ISO 27001 SoA for NIS2 and DORA Readiness

It is 08:30 on a Monday, and Elena, the CISO of a fast-growing B2B FinTech SaaS provider, opens a board request marked urgent. The company has just achieved ISO/IEC 27001:2022 certification, but a major EU banking prospect is asking harder questions than the usual security questionnaire.

They are not asking only whether the company encrypts data, uses MFA, or has a penetration test report. They want to know whether the SaaS platform supports their DORA obligations, whether the provider could be in scope for NIS2 as an ICT service or digital infrastructure dependency, and whether the ISO 27001 Statement of Applicability can justify every included control, every excluded control, and every piece of evidence.

The board asks the question every CISO, compliance manager, and SaaS founder is hearing more often:

Can our ISO 27001 SoA prove NIS2 and DORA readiness?

Elena knows the wrong answer would be to launch three separate compliance programs, one for ISO 27001, one for NIS2, and one for DORA. That would create duplicated evidence, conflicting control owners, and a constant scramble before every customer assessment. The better answer is to use the existing ISMS as the operating system for compliance, with the Statement of Applicability, or SoA, as the master traceability document.

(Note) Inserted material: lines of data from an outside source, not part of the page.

Source: an optimization exercise on an open RTL-to-GDS flow (aim: small area). Production flows keep margins and buffers that such runs may drop. At most, simulation tests tie the RTL to the original design; equivalence was not proved. No functional check of the RTL was part of run 1. The flow treats the clock pin as an ideal source, which a real chip does not have. Power figures rest on the tool's default switching activity, not on a simulated workload.

[flow/flow/run.sh]
#!/bin/bash
# Layout flow: the standard synthesis; then the combinational logic between
# the flip-flops is mapped again by ABC with an area-oriented script (the
# flip-flops keep their instances, names and cell types), proven equivalent
# to the standard netlist, and laid out by the standard flow from
# floorplan to finish, with its own clock buffering (see below). Each tool
# writes its output to its own log here.
set -euo pipefail
here=$(pwd)
R=$here/orfs/results/$FLOW_PLATFORM/pwm_codec/base
LIB=$FLOW_HOME/platforms/$FLOW_PLATFORM/lib/sky130_fd_sc_hd__tt_025C_1v80.lib
YOSYS=$(command -v yosys || true)
[[ -n "$YOSYS" ]] || YOSYS=$FLOW_HOME/../tools/install/yosys/bin/yosys

bash standard.sh synth > synth.log 2>&1
cp "$R/1_2_yosys.v" std_synth.v

python3 flow/resyn.py std_synth.v resyn.v "$FLOW_TOP" "$LIB" "$YOSYS" 3 60 > resyn.log 2>&1
bash flow/eqcheck.sh std_synth.v resyn.v "$FLOW_TOP" "$YOSYS" > eqcheck.log 2>&1

cp resyn.v "$R/1_2_yosys.v"
# Clock: flow/clkbuf.tcl, run before CTS, drives the flip-flops' clock pins
# through CLKBUF_N buffers fed by the clock port and has CTS skip the clock
# nets (flow/cts.args keeps CTS from adding dummy loads). Port buffers use the
# cell in flow/ports.args.
CLKBUF_CELL=sky130_fd_sc_hd__clkbuf_8 CLKBUF_N=3 CLKBUF_PORT=clk \
  bash standard.sh "CTS_ARGS=$(cat flow/cts.args)" "BUFFER_PORTS_ARGS=$(cat flow/ports.args)" \
  "PRE_CTS_TCL=$here/flow/clkbuf.tcl" finish > layout.log 2>&1
[flow/flow/clkbuf.tcl]
# Clock distribution for a small design, run before CTS (PRE_CTS_TCL): the
# flip-flops are split into CLKBUF_N groups of equal size by position
# (balanced k-means), and each
# group's clock pins are driven by one CLKBUF_CELL buffer, placed at the
# group's centroid, whose input is the clock port. CTS is then told to skip
# the clock nets, so it adds nothing.
set block [ord::get_db_block]
set db [ord::get_db]
set master [$db findMaster $::env(CLKBUF_CELL)]
set k $::env(CLKBUF_N)
set clknet [$block findNet $::env(CLKBUF_PORT)]
set sinks {}
foreach it [$clknet getITerms] {
  set bb [[$it getInst] getBBox]
  lappend sinks [list $it [expr {([$bb xMin] + [$bb xMax]) / 2.0}] [expr {([$bb yMin] + [$bb yMax]) / 2.0}]]
}
set n [llength $sinks]
# initial centres: k slices of the sinks sorted by y
set sorted [lsort -real -index 2 $sinks]
set cx {}
set cy {}
for {set j 0} {$j < $k} {incr j} {
  set s [lindex $sorted [expr {int(($j + 0.5) * $n / $k)}]]
  lappend cx [lindex $s 1]
  lappend cy [lindex $s 2]
}
# balanced k-means: each group takes at most ceil(n/k) flip-flops, nearest first
set cap [expr {($n + $k - 1) / $k}]
for {set iter 0} {$iter < 30} {incr iter} {
  set pairs {}
  for {set i 0} {$i < $n} {incr i} {
    set s [lindex $sinks $i]
    for {set j 0} {$j < $k} {incr j} {
      lappend pairs [list [expr {abs([lindex $s 1] - [lindex $cx $j]) + abs([lindex $s 2] - [lindex $cy $j])}] $i $j]
    }
  }
  set grp [lrepeat $n -1]
  set cnt [lrepeat $k 0]
  foreach p [lsort -real -index 0 $pairs] {
    lassign $p d i j
    if {[lindex $grp $i] < 0 && [lindex $cnt $j] < $cap} {
      lset grp $i $j
      lset cnt $j [expr {[lindex $cnt $j] + 1}]
    }
  }
  set ncx {}
  set ncy {}
  for {set j 0} {$j < $k} {incr j} {
    set sx 0.0
    set sy 0.0
    set m 0
    foreach s $sinks g $grp {
      if {$g == $j} { set sx [expr {$sx + [lindex $s 1]}]; set sy [expr {$sy + [lindex $s 2]}]; incr m }
    }
    if {$m > 0} { lappend ncx [expr {$sx / $m}]; lappend ncy [expr {$sy / $m}] } else { lappend ncx [lindex $cx $j]; lappend ncy [lindex $cy $j] }
  }
  set cx $ncx
  set cy $ncy
}
set skip [list [$clknet getName]]
for {set j 0} {$j < $k} {incr j} {
  set net [odb::dbNet_create $block clknet_leaf_$j]
  $net setSigType CLOCK
  set inst [odb::dbInst_create $block $master clkbuf_leaf_$j]
  [$inst findITerm A] connect $clknet
  [$inst findITerm X] connect $net
  set m 0
  foreach s $sinks g $grp {
    if {$g == $j} {
      set it [lindex $s 0]
      $it disconnect
      $it connect $net
      incr m
    }
  }
  $inst setLocation [expr {int([lindex $cx $j])}] [expr {int([lindex $cy $j])}]
  $inst setPlacementStatus PLACED
  lappend skip clknet_leaf_$j
  puts "clkbuf.tcl: clkbuf_leaf_$j drives $m clock pins"
}
global_connect
detailed_placement
set_cts_config -skip_nets $skip
[flow/flow/cts.args]
-sink_clustering_enable -repair_clock_nets -dont_use_dummy_load -buf_list sky130_fd_sc_hd__clkbuf_8
[flow/flow/eqcheck.sh]
#!/bin/bash
# eqcheck.sh STD.v NEW.v TOP YOSYS: prove NEW.v equivalent to STD.v (flip-flops paired by name)
set -euo pipefail
sed -e 's/^(\* blackbox \*)$//' cell_models.v > eq_models.v
python3 - eq_models.v <<'PY'
import re, sys
t = open(sys.argv[1]).read()
t = re.sub(r'(module (sky130_fd_sc_hd__dfxtp_\d)\(CLK, D, Q\);\n  input CLK;\n  input D;\n  output Q;\n)',
           r'\1  reg Q;\n  always @(posedge CLK) Q <= D;\n', t)
open(sys.argv[1], 'w').write(t)
PY
sed -e "s/^module $3\b/module eq_gold/" $1 > eq_gold.v
sed -e "s/^module $3\b/module eq_gate/" $2 > eq_gate.v
$4 -p "read_verilog eq_models.v; read_verilog eq_gold.v; read_verilog eq_gate.v; \
  hierarchy -check; proc; flatten eq_gold eq_gate; opt_clean; \
  equiv_make eq_gold eq_gate eq; hierarchy -top eq; equiv_simple; equiv_induct; equiv_status -assert"
[flow/flow/ports.args]
-buffer_cell sky130_fd_sc_hd__buf_1
[flow/flow/resyn.py]
#!/usr/bin/env python3
"""Map the combinational logic of a synthesised sky130hd netlist again, for area.

usage: resyn.py STD.v OUT.v TOP LIB YOSYS [NSEEDS [SECONDS]]

Every combinational cell of STD.v is replaced by its function (from the
liberty), the flip-flops stay as they are (same instances, names and cell
types), and ABC maps the logic between them again with area-oriented
scripts (&deepsyn with a few seeds, and a plain &dch/&nf mapping); the
smallest result is kept. Writes OUT.v, then checks that the flip-flops and ports are unchanged.
"""
import re, subprocess, sys

std, out, top, lib, yosys = sys.argv[1:6]
NSEEDS = int(sys.argv[6]) if len(sys.argv) > 6 else 3
DEEP_T = int(sys.argv[7]) if len(sys.argv) > 7 else 60
libtext = open(lib).read()
nl = open(std).read()
used = set(re.findall(r'^\s*(sky130_fd_sc_hd__\w+)\s', nl, re.M))
SEQ = re.compile(r'sky130_fd_sc_hd__(df|edf|sdf|sedf|dl)')

def block(text, start):
    i, depth = start, 1
    while depth:
        if text[i] == '{': depth += 1
        elif text[i] == '}': depth -= 1
        i += 1
    return text[start:i]

models = []
dont_use = []
for m in re.finditer(r'\n\s*cell\s*\(\s*"?(sky130_fd_sc_hd__\w+)"?\s*\)\s*\{', libtext):
    name = m.group(1)
    if 'lpflow' in name or 'probe' in name:
        dont_use.append(name)
    body = block(libtext, m.end())
    pins = []
    for pm in re.finditer(r'\n\s*pin\s*\(\s*"?(\w+)"?\s*\)\s*\{', body):
        pb = block(body, pm.end())
        d = re.search(r'direction\s*:\s*"?(\w+)', pb).group(1)
        f = re.search(r'\bfunction\s*:\s*"([^"]*)"', pb)
        pins.append((pm.group(1), d, f.group(1) if f else None))
    seq = SEQ.match(name) is not None
    outs = [p for p, d, f in pins if d != 'input']
    if not outs or (not seq and any(f is None for p, d, f in pins if d != 'input')):
        continue
    if any(d not in ('input', 'output') for p, d, f in pins):
        continue
    if len(set(p for p, d, f in pins)) != len(pins) or name in dont_use:
        continue
    models.append(('(* blackbox *)\n' if seq else '') + 'module %s(%s);' % (name, ', '.join(p for p, _, _ in pins)))
    for p, d, f in pins:
        models.append('  %s %s;' % ('input' if d == 'input' else 'output', p))
    if not seq:
        for p, d, f in pins:
            if d == 'output':
                e = f.replace('!', '~').replace('+', '|').replace('*', '&')
                e = re.sub(r'([\w)])\s+(?=[\w(~])', r'\1 & ', e)
                models.append('  assign %s = %s;' % (p, e))
    models.append('endmodule')
open('cell_models.v', 'w').write('\n'.join(models) + '\n')

du = ' '.join('-dont_use %s' % c for c in dont_use)
SCRIPTS = {'nf': 'strash\n&get -n\n&dch -f\n&nf -R 1000\n&put\n'}
for seed in range(1, NSEEDS + 1):
    SCRIPTS['deep%d' % seed] = ('strash\n&get -n\n&deepsyn -T %d -S %d\n&dch -f\n&nf -R 1000\n&put\n'
                                % (DEEP_T, seed))
procs = {}
for tag, script in SCRIPTS.items():
    open('resyn_%s.abc' % tag, 'w').write(script)
    open('resyn_%s.ys' % tag, 'w').write(f"""read_verilog cell_models.v
read_verilog {std}
hierarchy -top {top}
scratchpad -set flatten.separator @@
flatten
rename -hide w:*@@*
techmap
opt
abc -liberty {lib} {du} -script resyn_{tag}.abc
opt_clean
hilomap -singleton -hicell sky130_fd_sc_hd__conb_1 HI -locell sky130_fd_sc_hd__conb_1 LO
write_verilog -noattr -nohex -nodec resyn_{tag}.v
tee -o resyn_{tag}.stat stat -liberty {lib}
""")
    procs[tag] = subprocess.Popen([yosys, '-s', 'resyn_%s.ys' % tag],
                                  stdout=open('resyn_%s.log' % tag, 'w'), stderr=subprocess.STDOUT)
areas = {}
for tag, p in procs.items():
    if p.wait() == 0:
        st = open('resyn_%s.stat' % tag).read()
        areas[tag] = float(re.search(r'Chip area for module .*?: ([\d.]+)', st).group(1))
print('areas:', areas)
best = min(areas, key=areas.get)
print('best:', best, areas[best])
open(out, 'w').write(open('resyn_%s.v' % best).read())

def flops(text):
    return sorted((c, n) for c, n in re.findall(r'^\s*(sky130_fd_sc_hd__\w+)\s+(\\\S+|\w+)\s*\(', text, re.M)
                  if SEQ.match(c))
def ports(text):
    m = re.search(r'module\s+' + re.escape(top) + r'\s*\((.*?)\);', text, re.S)
    return sorted(x.strip() for x in m.group(1).split(','))
new = open(out).read()
a, b = flops(nl), flops(new)
print('flip-flops: %d standard, %d remapped' % (len(a), len(b)))
if a != b or ports(nl) != ports(new):
    print('MISMATCH in flip-flops or ports')
    sys.exit(1)
bad = [c for c in set(re.findall(r'^\s*(sky130_fd_sc_hd__\w+)\s', new, re.M)) if c in dont_use]
if bad:
    print('dont_use cells used:', bad)
    sys.exit(1)
print('ok')
[flow/standard.sh]
#!/bin/bash
# synth_recipe.tcl (not shown) runs the flow's synth.tcl, then flattens the netlist and writes it again
# the make line also repeats each setting of config.mk as NAME=value (left out here)
make -C /OpenROAD-flow-scripts/flow DESIGN_CONFIG=/design/flow/config.mk WORK_HOME=/design/flow/orfs CLKGATE_MAP_FILE= SYNTH_SCRIPT=/design/flow/synth_recipe.tcl "${@:-finish}"
[flow/config.mk]
export PLATFORM = sky130hd
export DESIGN_NAME = pwm_codec
export DESIGN_NICKNAME = pwm_codec
export VERILOG_FILES = /design/flow/design.v
export SDC_FILE = /design/flow/constraint.sdc
export NUM_CORES = 4
export LEC_CHECK = 0
export CAP_MARGIN = 20
export CORE_MARGIN = 2
export CORE_UTILIZATION = 40
export SLEW_MARGIN = 20
[flow/constraint.sdc]
create_clock -name core_clock -period 62.5 [get_ports {clk}]
set_input_delay 12.5000 -clock core_clock [delete_from_list [all_inputs] [get_ports {clk}]]
set_output_delay 12.5000 -clock core_clock [all_outputs]
set_load 0.01 [all_outputs]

The SoA is not just a spreadsheet for ISO certification. In an EU cybersecurity and operational resilience environment, it is where an organization proves why controls exist, why exclusions are defensible, who owns each control, what evidence supports implementation, and how the control set addresses NIS2, DORA, GDPR, customer contracts, and internal risk treatment.

Clarysec’s Enterprise Information Security Policy Information Security Policy states:

The ISMS shall include defined scope boundaries, a risk assessment methodology, measurable objectives, and documented controls justified in the Statement of Applicability (SoA).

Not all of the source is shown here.